Hanover’s Inception of Eternity returned earlier this year with a new frontwoman after more than four years away, and “Mother of Dawn” dropped April 17th as the second single, building toward their upcoming album in June. The band’s previous releases – “Neon Apocalypse,” “Digital Messiah,” and “Shadows in My Mind” – leaned into genre fusion, blending gothic metal, metalcore, techno, and symphonic elements into something deliberately sprawling. “Mother of Dawn” makes a different choice: it pulls all of that back and commits to pure symphonic metal, no genre experiments, no modern sonic detours. The track is released through darkSIGN Records and centers on vocalist Angela, whose performance anchors a song framed around nature as an ancient, indifferent force that predates and outlasts anything human.
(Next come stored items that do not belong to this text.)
**config.mk**
```make
export PLATFORM = sky130hd
export DESIGN_NAME = inst_queue_param
export DESIGN_NICKNAME = d
export VERILOG_FILES = /design/src/rtl/inst_queue_param.sv
export SDC_FILE = /design/constraint.sdc
export NUM_CORES = 1
export LEC_CHECK = 0
export ABC_AREA = 1
export CORE_MARGIN = 2
export CORE_UTILIZATION = 57
export CTS_BUF_LIST = sky130_fd_sc_hd__clkbuf_16
export DETAILED_ROUTE_END_ITERATION = 8
export PLACE_DENSITY_LB_ADDON = 0.2
export SETUP_SLACK_MARGIN = 0.5
export SYNTH_ARGS = -nofsm -noshare
export SYNTH_HDL_FRONTEND = slang
export SYNTH_SLANG_ARGS = --single-unit
```
**constraint.sdc**
```tcl
create_clock -name clk_in -period 9.2 [get_ports clk_in]
set_input_delay 0.92 -clock clk_in [delete_from_list [all_inputs] [get_ports clk_in]]
set_output_delay 0.92 -clock clk_in [all_outputs]
set_load 0.005 [all_outputs]
```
The arrangement really carries this one across the finish line. The way the orchestral elements complement Angela’s vocal melodies will send shivers down your spine. Symphonic metal is not a genre that rewards timidity, and Inception of Eternity clearly knows that – they are going hard on this one, reaching for something of epic proportions, and they grab it confidently. The track moves from fragile, haunting passages to full, explosive climaxes in a way that feels earned rather than formulaic, which is the difference between a song that hits and one that just ticks genre boxes.
The deliberate contrast between this and their previous singles makes more sense when you consider the full picture: the June album is apparently built to move between experimental fusion and raw symphonic expression, and “Mother of Dawn” is the clearest statement of the latter. Based on this track, that range is going to make the full record an interesting listen.